▸ Your goal
Using the listing below, select the lines with the word "cpha" and copy them.

---------- Provided records ----------

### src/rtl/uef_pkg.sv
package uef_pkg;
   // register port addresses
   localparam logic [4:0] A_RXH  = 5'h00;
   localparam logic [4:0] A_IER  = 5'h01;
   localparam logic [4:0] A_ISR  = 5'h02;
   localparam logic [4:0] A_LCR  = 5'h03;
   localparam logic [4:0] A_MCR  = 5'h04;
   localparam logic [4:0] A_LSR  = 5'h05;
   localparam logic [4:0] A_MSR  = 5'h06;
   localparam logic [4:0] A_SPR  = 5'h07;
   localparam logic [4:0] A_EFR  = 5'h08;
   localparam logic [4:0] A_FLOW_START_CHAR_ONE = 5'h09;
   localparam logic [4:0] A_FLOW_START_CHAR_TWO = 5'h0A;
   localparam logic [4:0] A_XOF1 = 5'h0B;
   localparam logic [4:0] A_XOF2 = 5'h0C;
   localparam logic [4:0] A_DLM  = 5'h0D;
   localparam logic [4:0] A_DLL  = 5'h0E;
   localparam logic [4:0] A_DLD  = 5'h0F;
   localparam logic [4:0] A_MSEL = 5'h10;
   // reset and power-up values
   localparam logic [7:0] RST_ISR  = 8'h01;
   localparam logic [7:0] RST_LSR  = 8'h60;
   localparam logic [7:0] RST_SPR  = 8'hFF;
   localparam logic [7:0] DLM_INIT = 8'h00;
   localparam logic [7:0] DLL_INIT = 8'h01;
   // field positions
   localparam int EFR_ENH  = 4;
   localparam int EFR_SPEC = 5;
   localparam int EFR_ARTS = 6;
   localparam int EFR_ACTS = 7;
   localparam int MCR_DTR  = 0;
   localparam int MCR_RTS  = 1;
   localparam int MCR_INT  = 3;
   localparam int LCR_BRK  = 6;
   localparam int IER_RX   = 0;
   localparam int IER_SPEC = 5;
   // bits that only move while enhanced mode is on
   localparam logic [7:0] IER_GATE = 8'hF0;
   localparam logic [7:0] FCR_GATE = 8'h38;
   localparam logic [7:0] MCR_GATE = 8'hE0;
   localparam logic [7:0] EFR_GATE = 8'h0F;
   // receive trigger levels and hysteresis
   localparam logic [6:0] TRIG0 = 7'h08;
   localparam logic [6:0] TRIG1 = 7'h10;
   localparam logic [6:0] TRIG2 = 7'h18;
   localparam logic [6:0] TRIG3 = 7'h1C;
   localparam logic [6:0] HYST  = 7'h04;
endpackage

----------
---------- Provided records ----------

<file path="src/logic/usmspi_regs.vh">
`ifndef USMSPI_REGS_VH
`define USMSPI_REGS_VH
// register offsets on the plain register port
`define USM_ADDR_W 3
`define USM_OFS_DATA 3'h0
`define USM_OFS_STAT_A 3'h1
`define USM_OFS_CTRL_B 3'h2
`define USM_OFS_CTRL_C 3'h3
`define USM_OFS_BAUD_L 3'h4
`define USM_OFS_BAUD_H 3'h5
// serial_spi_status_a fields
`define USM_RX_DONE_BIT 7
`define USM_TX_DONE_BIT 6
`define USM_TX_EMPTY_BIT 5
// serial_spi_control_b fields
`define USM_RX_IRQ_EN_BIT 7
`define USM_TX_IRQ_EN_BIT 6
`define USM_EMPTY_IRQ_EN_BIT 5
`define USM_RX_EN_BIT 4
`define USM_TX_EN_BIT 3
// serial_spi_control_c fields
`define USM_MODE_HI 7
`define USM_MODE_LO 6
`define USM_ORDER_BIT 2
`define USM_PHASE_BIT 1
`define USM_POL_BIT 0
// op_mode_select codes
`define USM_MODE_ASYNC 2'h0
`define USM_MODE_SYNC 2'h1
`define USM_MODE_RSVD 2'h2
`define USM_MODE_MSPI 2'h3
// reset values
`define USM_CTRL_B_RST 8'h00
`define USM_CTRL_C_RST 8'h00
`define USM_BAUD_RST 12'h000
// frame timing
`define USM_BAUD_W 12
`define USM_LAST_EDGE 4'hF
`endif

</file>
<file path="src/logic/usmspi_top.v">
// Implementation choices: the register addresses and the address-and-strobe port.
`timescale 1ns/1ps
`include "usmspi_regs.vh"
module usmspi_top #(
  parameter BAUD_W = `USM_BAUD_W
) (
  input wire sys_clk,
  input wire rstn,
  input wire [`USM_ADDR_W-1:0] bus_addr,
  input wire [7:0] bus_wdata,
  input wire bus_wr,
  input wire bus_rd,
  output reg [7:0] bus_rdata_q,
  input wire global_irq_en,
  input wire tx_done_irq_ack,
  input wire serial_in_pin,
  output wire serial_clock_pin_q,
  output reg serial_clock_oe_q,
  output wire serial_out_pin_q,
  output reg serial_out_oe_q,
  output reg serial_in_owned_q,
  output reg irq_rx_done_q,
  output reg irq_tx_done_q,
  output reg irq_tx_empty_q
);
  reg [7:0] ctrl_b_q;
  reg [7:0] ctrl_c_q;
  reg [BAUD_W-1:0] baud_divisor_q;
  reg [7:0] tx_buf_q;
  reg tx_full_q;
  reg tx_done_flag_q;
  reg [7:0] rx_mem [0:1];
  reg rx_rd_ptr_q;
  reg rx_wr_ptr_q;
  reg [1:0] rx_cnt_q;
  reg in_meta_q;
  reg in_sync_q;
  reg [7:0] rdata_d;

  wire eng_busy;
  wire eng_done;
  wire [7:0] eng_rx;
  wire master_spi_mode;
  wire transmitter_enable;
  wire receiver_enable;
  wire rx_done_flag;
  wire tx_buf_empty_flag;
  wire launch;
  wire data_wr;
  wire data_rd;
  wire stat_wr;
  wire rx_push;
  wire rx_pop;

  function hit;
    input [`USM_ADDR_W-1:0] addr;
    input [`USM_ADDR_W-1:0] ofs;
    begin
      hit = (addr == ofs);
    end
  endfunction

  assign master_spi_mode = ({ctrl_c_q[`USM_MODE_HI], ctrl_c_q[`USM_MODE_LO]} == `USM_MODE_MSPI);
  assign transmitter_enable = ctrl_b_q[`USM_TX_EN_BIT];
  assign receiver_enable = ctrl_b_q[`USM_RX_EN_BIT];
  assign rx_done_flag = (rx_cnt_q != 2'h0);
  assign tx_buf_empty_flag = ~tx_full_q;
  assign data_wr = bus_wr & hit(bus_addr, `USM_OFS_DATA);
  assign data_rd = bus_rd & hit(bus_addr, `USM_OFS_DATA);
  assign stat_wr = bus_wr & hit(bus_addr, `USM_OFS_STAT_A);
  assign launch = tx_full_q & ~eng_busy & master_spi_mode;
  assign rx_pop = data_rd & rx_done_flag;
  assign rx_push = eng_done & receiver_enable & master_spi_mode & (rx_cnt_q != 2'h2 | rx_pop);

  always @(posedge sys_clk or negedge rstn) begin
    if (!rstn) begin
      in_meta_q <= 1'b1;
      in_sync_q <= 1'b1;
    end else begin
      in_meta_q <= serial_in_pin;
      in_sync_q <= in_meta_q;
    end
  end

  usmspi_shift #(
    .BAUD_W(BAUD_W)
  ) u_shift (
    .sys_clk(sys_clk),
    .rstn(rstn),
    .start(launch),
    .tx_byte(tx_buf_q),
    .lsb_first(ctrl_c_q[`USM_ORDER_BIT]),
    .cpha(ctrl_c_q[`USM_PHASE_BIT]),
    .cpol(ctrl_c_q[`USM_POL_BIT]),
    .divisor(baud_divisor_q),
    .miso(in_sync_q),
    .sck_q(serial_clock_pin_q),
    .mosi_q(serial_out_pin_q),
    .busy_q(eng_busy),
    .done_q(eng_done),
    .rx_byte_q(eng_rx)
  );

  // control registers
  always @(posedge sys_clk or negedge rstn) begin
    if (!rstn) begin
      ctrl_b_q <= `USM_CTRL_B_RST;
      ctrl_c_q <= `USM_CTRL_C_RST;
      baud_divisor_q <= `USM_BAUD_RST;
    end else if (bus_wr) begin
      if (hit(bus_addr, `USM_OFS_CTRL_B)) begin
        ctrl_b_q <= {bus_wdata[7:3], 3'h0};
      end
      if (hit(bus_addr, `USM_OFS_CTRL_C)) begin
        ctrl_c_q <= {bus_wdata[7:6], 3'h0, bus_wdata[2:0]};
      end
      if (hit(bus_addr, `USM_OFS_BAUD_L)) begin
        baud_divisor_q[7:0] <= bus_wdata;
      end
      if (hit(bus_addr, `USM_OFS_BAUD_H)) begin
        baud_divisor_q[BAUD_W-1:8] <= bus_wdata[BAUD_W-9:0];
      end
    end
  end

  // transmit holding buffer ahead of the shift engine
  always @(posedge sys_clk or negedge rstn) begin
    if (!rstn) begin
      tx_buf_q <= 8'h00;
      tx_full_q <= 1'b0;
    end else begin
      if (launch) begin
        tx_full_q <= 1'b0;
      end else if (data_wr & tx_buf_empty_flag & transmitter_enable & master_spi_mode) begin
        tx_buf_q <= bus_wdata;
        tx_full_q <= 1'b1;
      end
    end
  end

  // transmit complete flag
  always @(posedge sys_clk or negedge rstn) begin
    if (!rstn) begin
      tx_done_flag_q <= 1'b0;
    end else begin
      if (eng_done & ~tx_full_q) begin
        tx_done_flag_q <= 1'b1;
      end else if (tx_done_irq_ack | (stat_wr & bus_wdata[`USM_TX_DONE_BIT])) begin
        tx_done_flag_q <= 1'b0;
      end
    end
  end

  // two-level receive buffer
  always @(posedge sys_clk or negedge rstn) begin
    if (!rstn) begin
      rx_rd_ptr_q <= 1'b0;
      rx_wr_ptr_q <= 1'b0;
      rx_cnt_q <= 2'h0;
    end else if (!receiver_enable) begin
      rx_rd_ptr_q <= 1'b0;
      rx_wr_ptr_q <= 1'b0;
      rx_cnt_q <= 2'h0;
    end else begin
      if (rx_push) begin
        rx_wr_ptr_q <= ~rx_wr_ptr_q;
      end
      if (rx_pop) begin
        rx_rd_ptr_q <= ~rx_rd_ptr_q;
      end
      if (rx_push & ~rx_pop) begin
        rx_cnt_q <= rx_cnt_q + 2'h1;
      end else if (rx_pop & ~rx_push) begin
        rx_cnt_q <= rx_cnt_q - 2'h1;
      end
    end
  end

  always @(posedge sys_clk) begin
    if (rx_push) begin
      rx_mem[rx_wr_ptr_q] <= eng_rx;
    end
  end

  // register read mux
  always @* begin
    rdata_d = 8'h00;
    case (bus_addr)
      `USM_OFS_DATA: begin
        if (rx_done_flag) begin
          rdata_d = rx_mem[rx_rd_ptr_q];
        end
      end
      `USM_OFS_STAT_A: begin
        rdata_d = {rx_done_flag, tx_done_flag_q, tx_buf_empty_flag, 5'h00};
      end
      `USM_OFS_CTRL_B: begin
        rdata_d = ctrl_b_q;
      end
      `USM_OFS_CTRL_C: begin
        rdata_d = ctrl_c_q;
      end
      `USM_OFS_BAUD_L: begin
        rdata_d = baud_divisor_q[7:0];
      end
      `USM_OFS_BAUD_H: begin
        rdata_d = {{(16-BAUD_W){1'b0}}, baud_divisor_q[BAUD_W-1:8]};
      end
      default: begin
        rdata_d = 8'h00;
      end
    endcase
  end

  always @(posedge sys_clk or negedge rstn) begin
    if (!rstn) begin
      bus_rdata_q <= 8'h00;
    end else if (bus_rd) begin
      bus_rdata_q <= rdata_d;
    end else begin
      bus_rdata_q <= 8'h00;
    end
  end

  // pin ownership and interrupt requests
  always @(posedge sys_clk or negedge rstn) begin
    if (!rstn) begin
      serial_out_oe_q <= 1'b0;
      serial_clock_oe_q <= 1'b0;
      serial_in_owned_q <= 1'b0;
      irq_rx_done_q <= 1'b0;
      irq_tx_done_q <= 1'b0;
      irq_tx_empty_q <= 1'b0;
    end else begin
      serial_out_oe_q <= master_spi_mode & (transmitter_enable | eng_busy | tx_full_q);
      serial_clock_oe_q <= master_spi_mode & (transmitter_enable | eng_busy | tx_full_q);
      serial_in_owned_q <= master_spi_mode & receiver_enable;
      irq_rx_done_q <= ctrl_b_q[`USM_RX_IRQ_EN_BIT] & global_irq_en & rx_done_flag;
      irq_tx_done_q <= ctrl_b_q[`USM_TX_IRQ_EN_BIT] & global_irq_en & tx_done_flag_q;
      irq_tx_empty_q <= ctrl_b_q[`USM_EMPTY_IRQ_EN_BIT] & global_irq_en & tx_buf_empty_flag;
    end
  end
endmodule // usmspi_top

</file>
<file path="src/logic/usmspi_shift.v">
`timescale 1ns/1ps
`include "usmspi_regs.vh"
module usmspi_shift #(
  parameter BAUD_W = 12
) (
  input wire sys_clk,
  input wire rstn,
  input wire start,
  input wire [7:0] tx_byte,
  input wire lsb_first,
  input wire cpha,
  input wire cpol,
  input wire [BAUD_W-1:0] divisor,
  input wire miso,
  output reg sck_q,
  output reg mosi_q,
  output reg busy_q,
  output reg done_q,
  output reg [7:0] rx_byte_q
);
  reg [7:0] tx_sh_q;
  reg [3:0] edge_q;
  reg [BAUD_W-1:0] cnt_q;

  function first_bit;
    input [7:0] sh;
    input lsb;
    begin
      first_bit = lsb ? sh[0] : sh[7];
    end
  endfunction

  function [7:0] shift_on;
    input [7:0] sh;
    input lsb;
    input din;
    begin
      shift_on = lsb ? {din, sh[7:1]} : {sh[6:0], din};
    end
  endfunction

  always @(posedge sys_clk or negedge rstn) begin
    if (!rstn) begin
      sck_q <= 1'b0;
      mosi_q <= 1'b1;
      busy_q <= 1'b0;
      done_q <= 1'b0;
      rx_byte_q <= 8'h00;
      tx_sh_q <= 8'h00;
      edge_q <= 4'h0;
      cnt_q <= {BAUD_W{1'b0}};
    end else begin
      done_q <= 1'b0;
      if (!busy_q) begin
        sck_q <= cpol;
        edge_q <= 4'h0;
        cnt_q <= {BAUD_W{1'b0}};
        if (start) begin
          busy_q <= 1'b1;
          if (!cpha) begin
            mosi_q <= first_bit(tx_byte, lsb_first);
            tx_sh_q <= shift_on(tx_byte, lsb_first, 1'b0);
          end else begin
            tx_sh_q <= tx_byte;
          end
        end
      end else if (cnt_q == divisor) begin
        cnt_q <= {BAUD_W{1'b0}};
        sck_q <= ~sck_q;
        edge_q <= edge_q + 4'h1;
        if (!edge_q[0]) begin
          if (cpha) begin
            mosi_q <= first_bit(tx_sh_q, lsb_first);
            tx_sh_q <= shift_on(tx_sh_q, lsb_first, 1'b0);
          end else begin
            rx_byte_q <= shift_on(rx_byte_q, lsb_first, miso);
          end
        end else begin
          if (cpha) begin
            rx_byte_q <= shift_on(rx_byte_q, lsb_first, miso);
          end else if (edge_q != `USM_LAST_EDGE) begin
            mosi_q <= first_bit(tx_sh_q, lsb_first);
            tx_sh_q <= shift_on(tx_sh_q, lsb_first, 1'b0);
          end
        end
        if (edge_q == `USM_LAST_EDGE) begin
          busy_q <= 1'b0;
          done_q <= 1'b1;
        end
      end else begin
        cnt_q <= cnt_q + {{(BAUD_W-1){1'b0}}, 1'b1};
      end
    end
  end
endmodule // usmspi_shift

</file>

----------

▸ Task solution
    .cpha(ctrl_c_q[`USM_PHASE_BIT]),
  input wire cpha,
          if (!cpha) begin
          if (cpha) begin
          if (cpha) begin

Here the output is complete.